▶ Task details
In the material below, find each line with the word "counted" and list it.

▶ Raw data
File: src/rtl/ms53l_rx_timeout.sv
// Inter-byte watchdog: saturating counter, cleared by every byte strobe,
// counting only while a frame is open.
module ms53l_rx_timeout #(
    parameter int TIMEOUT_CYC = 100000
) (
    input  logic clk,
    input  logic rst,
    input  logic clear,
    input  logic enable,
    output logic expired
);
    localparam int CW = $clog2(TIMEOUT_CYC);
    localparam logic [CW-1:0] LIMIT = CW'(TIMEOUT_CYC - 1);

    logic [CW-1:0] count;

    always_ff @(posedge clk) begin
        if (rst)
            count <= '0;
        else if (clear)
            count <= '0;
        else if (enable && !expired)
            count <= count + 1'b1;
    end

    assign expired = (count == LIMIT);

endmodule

---

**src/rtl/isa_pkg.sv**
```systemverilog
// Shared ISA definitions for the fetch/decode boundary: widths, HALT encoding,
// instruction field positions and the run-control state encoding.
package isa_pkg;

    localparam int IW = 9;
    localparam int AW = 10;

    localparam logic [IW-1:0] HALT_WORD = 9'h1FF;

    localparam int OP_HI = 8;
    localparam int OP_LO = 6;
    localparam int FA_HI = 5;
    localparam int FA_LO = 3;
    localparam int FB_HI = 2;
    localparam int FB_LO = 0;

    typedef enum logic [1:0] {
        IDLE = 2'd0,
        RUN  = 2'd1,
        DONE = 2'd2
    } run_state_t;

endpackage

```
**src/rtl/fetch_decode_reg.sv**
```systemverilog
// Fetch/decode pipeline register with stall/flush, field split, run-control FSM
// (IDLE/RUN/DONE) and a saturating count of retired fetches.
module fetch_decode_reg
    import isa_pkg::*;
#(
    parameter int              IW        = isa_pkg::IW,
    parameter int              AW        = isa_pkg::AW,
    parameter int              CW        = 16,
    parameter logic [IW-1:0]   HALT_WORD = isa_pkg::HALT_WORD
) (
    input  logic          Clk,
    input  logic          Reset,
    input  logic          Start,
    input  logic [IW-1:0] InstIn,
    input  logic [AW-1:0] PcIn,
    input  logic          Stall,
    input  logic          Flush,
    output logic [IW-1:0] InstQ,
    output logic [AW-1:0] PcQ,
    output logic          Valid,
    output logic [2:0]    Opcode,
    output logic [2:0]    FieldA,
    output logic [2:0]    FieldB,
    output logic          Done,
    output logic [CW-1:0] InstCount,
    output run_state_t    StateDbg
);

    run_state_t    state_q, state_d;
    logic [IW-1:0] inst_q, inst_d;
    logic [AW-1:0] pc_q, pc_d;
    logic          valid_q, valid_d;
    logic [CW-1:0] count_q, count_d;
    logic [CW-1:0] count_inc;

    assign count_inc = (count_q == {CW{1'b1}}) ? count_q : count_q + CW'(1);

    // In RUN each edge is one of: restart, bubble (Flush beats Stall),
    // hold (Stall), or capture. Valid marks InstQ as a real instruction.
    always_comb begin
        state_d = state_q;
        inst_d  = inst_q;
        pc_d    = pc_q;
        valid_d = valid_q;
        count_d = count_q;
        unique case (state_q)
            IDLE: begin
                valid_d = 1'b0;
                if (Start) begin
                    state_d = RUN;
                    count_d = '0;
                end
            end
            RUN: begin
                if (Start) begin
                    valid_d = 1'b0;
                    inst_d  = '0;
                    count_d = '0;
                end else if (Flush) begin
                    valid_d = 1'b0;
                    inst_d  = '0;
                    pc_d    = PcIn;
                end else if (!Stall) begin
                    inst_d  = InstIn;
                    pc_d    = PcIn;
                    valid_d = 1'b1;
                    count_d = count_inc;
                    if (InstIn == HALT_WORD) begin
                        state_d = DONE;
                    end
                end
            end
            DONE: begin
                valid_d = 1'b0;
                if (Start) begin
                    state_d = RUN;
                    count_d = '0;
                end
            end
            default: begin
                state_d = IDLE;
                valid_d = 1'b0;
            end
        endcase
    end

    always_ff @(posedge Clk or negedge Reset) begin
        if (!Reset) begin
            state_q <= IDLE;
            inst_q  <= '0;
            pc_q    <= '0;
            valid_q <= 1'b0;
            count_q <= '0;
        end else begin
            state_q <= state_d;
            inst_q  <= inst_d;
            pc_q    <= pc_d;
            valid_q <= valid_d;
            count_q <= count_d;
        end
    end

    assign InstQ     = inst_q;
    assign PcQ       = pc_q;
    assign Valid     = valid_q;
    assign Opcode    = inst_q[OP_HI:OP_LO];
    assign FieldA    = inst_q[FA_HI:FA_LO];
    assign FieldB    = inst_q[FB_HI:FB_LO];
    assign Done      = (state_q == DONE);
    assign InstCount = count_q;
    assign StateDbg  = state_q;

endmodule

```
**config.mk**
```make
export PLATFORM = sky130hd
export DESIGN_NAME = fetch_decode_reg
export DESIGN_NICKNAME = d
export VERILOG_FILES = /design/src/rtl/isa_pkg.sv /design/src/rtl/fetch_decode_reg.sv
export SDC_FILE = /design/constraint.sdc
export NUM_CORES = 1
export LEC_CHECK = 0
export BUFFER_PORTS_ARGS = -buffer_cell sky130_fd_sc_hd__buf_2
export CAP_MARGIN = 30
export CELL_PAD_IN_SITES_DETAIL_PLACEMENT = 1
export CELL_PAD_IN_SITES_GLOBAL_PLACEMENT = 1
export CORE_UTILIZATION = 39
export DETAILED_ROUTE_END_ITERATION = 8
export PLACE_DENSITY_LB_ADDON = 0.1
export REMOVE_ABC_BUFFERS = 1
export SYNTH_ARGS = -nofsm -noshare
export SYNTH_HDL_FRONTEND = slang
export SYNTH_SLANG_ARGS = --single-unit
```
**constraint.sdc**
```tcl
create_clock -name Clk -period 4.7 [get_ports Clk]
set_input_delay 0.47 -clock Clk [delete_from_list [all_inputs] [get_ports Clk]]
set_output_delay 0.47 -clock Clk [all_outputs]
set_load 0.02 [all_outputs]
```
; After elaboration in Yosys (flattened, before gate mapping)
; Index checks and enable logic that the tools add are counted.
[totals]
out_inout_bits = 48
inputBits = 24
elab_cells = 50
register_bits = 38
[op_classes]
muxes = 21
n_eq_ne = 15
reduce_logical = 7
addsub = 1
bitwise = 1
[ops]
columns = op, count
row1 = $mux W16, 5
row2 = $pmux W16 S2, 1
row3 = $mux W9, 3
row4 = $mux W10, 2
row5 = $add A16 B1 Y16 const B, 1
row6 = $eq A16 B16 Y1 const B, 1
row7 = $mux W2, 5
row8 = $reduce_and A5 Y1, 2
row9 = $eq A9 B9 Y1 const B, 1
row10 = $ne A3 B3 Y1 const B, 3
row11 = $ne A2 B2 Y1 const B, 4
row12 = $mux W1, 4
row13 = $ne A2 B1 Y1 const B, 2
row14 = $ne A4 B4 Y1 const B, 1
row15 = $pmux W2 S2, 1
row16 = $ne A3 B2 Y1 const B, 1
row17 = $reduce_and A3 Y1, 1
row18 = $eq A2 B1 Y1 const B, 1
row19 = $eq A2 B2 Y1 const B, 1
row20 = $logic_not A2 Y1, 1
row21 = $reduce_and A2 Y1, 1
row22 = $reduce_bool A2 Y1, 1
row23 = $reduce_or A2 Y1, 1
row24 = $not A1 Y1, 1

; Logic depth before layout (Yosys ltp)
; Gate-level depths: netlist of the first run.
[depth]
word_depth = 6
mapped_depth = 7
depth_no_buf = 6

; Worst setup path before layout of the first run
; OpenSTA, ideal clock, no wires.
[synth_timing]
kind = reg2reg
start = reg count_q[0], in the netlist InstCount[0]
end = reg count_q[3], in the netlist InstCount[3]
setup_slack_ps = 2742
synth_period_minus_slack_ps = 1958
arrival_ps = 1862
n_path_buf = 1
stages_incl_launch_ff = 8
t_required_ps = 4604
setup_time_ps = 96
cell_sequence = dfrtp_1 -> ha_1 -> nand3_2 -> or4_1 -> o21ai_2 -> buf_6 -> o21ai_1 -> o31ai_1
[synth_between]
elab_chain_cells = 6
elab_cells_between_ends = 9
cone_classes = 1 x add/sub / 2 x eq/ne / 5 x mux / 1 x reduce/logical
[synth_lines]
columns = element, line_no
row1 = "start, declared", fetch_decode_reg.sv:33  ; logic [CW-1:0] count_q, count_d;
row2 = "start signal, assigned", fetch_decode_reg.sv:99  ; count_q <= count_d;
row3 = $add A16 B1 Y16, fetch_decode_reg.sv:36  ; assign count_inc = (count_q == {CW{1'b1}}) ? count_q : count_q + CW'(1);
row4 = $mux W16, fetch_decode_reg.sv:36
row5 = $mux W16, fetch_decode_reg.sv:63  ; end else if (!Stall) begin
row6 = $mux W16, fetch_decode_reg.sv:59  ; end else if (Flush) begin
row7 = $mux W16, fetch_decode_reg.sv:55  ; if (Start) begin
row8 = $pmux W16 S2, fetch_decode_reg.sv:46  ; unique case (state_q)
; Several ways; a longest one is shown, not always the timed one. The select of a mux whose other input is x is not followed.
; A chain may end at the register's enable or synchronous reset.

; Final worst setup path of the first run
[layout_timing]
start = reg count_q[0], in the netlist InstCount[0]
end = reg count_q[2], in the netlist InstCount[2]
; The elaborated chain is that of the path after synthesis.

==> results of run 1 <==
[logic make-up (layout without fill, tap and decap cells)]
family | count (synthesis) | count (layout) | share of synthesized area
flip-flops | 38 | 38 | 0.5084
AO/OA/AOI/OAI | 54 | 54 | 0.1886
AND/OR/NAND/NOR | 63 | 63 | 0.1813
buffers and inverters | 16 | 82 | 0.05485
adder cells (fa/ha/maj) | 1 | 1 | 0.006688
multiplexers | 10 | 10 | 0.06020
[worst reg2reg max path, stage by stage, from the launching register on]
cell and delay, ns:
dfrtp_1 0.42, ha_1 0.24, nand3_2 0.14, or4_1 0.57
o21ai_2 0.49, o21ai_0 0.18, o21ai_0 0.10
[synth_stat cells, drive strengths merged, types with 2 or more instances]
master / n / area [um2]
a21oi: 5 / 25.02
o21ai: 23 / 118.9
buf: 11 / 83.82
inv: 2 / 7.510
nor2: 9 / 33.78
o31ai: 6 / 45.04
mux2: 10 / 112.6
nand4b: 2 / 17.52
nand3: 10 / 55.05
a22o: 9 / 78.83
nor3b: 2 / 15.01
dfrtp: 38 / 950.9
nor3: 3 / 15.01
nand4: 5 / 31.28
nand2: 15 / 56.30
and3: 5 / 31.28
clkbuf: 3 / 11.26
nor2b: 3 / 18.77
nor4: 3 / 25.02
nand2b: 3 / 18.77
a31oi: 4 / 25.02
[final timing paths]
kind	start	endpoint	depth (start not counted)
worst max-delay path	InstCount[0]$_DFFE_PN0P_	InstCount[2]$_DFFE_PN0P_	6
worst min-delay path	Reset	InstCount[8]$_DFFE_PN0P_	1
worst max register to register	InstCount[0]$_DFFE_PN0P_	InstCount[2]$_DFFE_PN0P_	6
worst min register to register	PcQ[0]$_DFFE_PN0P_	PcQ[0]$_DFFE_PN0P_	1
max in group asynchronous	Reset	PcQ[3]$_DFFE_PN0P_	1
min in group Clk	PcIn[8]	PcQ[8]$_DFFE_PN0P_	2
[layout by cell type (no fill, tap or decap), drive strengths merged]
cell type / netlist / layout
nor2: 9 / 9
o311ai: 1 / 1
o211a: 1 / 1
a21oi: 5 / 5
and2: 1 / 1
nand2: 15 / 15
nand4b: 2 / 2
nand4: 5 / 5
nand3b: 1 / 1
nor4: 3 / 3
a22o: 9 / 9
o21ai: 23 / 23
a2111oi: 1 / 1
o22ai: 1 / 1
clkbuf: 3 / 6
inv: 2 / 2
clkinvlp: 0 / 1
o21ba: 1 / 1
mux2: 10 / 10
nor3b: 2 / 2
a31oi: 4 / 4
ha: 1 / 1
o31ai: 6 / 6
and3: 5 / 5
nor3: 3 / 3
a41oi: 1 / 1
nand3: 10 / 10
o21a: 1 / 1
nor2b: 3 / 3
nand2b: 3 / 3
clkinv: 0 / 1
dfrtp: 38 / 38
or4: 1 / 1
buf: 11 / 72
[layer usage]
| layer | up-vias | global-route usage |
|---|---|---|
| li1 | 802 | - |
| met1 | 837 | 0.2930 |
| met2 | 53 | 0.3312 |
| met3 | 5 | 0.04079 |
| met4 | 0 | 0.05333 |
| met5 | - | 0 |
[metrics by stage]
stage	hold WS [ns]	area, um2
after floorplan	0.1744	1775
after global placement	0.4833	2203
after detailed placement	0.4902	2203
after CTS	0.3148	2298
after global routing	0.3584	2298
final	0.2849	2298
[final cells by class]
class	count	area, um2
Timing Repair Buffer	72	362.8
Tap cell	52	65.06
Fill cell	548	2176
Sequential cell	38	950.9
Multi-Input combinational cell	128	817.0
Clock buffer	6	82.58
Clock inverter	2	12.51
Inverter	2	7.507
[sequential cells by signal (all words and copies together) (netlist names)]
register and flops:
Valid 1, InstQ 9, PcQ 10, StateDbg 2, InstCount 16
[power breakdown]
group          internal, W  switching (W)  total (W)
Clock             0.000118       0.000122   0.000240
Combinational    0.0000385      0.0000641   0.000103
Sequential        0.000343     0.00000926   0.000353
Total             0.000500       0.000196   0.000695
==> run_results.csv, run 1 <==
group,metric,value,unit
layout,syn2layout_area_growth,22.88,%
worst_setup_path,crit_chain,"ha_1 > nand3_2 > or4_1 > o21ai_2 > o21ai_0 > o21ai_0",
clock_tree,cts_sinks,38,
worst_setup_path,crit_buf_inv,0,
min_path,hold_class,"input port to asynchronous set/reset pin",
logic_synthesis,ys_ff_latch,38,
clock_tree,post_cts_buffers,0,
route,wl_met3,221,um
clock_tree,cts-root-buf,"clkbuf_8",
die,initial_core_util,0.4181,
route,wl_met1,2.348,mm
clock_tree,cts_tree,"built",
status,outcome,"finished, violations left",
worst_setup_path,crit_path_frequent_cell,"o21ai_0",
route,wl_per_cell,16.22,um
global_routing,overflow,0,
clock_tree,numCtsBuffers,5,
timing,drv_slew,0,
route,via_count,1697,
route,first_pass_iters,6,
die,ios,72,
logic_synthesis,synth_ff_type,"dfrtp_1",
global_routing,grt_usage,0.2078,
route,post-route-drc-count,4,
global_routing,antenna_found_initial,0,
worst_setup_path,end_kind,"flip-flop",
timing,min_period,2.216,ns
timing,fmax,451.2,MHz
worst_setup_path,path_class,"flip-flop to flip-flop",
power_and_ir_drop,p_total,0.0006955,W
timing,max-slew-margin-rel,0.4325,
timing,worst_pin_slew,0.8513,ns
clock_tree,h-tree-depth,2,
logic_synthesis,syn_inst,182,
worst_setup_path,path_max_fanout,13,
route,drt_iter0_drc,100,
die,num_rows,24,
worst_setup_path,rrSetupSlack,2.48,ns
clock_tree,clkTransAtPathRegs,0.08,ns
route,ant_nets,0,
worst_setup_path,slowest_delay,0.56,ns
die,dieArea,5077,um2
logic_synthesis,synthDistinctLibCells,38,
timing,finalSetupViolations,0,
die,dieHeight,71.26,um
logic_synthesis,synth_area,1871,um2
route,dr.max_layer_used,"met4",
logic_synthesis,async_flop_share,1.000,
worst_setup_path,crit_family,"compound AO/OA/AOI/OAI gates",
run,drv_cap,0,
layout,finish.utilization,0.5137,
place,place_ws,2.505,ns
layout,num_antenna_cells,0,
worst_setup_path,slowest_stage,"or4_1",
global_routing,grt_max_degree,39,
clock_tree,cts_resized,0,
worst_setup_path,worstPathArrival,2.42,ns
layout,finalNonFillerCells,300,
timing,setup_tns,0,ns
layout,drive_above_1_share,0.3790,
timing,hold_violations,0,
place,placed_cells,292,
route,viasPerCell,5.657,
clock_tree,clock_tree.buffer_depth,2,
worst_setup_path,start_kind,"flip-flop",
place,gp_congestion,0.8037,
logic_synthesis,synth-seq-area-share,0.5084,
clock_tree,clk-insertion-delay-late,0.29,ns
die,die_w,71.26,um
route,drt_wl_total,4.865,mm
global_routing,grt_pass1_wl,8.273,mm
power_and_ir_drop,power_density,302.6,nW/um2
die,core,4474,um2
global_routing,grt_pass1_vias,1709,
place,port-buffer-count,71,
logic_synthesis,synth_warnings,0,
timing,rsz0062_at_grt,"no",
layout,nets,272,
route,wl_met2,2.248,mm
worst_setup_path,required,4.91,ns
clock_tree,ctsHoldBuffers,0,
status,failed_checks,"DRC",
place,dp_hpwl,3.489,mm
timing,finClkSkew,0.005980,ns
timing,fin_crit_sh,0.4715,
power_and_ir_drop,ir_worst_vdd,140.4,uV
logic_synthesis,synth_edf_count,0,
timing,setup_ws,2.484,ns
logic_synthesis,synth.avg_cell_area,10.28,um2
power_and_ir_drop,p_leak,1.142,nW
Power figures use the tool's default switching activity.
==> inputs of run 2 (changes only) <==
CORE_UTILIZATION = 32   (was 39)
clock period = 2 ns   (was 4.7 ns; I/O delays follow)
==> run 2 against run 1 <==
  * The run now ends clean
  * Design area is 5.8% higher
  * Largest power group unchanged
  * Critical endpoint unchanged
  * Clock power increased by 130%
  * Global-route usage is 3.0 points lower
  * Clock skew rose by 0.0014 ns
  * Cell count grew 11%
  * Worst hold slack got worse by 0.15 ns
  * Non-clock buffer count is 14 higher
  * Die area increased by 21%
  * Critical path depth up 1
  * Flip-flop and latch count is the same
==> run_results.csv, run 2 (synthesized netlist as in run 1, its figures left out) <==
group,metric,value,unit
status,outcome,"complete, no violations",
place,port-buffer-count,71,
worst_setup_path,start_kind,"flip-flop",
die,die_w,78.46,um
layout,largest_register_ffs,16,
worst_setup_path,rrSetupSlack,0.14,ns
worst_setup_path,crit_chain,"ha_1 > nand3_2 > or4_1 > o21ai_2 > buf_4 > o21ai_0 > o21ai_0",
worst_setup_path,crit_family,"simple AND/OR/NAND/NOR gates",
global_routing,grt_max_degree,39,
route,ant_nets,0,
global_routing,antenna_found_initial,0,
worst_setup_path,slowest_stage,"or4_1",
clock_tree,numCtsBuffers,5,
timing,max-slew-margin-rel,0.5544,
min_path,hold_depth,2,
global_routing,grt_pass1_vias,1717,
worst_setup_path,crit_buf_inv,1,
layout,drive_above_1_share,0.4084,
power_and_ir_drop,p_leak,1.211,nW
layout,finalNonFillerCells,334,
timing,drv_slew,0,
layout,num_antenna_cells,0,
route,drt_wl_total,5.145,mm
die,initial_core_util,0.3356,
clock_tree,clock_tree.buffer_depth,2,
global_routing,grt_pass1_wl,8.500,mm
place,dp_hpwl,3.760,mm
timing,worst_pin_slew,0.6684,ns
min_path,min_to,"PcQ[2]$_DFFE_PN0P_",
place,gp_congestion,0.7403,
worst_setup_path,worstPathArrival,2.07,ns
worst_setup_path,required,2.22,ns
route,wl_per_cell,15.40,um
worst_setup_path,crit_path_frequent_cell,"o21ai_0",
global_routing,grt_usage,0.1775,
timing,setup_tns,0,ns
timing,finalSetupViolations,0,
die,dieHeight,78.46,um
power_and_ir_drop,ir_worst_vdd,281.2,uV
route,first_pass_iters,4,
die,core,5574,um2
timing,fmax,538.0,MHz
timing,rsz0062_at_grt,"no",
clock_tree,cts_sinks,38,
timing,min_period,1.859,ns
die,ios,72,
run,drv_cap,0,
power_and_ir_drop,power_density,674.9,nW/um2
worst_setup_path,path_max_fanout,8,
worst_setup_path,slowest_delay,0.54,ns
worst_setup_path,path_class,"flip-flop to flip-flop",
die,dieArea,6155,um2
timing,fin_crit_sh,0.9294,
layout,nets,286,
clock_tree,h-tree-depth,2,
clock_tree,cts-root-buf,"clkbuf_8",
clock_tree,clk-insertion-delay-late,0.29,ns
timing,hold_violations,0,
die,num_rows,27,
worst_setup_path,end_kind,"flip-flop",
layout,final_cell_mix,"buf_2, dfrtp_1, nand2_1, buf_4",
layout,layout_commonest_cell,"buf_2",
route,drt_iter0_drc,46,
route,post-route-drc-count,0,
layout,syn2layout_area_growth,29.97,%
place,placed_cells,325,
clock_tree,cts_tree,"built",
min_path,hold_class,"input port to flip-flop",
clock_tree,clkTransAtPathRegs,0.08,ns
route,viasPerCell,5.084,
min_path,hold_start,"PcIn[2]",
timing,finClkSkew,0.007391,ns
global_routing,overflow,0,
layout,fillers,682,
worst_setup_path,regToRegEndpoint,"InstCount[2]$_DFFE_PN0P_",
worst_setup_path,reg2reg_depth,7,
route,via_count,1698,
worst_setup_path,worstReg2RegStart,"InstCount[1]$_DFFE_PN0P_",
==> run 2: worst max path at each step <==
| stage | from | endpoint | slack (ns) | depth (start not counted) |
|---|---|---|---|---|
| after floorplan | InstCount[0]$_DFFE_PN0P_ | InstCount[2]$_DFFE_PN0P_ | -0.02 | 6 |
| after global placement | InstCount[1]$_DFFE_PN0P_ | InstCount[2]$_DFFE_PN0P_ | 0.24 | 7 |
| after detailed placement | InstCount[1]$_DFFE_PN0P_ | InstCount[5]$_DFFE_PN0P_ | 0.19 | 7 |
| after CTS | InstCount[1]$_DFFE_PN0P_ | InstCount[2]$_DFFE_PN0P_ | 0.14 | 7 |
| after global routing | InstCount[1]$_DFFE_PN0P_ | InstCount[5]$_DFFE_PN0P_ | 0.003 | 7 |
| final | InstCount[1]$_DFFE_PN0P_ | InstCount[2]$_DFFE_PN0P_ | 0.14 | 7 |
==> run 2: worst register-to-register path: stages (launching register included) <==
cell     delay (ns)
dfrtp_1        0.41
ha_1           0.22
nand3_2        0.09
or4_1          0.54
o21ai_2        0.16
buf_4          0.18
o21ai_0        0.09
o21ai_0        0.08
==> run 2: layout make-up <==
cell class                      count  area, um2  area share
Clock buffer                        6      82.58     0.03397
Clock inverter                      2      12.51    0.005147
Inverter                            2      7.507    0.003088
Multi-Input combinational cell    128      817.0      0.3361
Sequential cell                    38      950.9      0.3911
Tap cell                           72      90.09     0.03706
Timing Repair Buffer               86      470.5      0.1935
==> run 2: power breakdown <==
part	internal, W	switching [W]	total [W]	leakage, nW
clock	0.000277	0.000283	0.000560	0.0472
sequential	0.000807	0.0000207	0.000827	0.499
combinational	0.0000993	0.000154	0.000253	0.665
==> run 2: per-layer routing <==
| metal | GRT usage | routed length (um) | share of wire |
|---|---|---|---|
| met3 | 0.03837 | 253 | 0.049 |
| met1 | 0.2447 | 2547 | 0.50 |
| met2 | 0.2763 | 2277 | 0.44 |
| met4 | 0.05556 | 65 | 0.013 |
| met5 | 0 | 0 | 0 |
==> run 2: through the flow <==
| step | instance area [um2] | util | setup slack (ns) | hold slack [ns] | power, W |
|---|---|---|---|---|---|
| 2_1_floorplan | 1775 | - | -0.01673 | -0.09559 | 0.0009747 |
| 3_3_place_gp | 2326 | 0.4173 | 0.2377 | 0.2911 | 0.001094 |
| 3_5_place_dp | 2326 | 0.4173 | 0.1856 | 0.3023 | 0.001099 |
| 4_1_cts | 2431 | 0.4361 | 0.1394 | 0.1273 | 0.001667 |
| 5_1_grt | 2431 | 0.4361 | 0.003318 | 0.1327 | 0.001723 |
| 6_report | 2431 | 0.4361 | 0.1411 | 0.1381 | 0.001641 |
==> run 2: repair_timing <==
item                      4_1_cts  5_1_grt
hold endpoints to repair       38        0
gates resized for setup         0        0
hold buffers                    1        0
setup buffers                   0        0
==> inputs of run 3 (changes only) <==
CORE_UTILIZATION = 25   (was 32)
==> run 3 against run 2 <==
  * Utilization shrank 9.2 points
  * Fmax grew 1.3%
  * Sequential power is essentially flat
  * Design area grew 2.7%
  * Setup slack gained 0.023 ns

▶ Response area
; Index checks and enable logic that the tools add are counted.
kind	start	endpoint	depth (start not counted)
| stage | from | endpoint | slack (ns) | depth (start not counted) |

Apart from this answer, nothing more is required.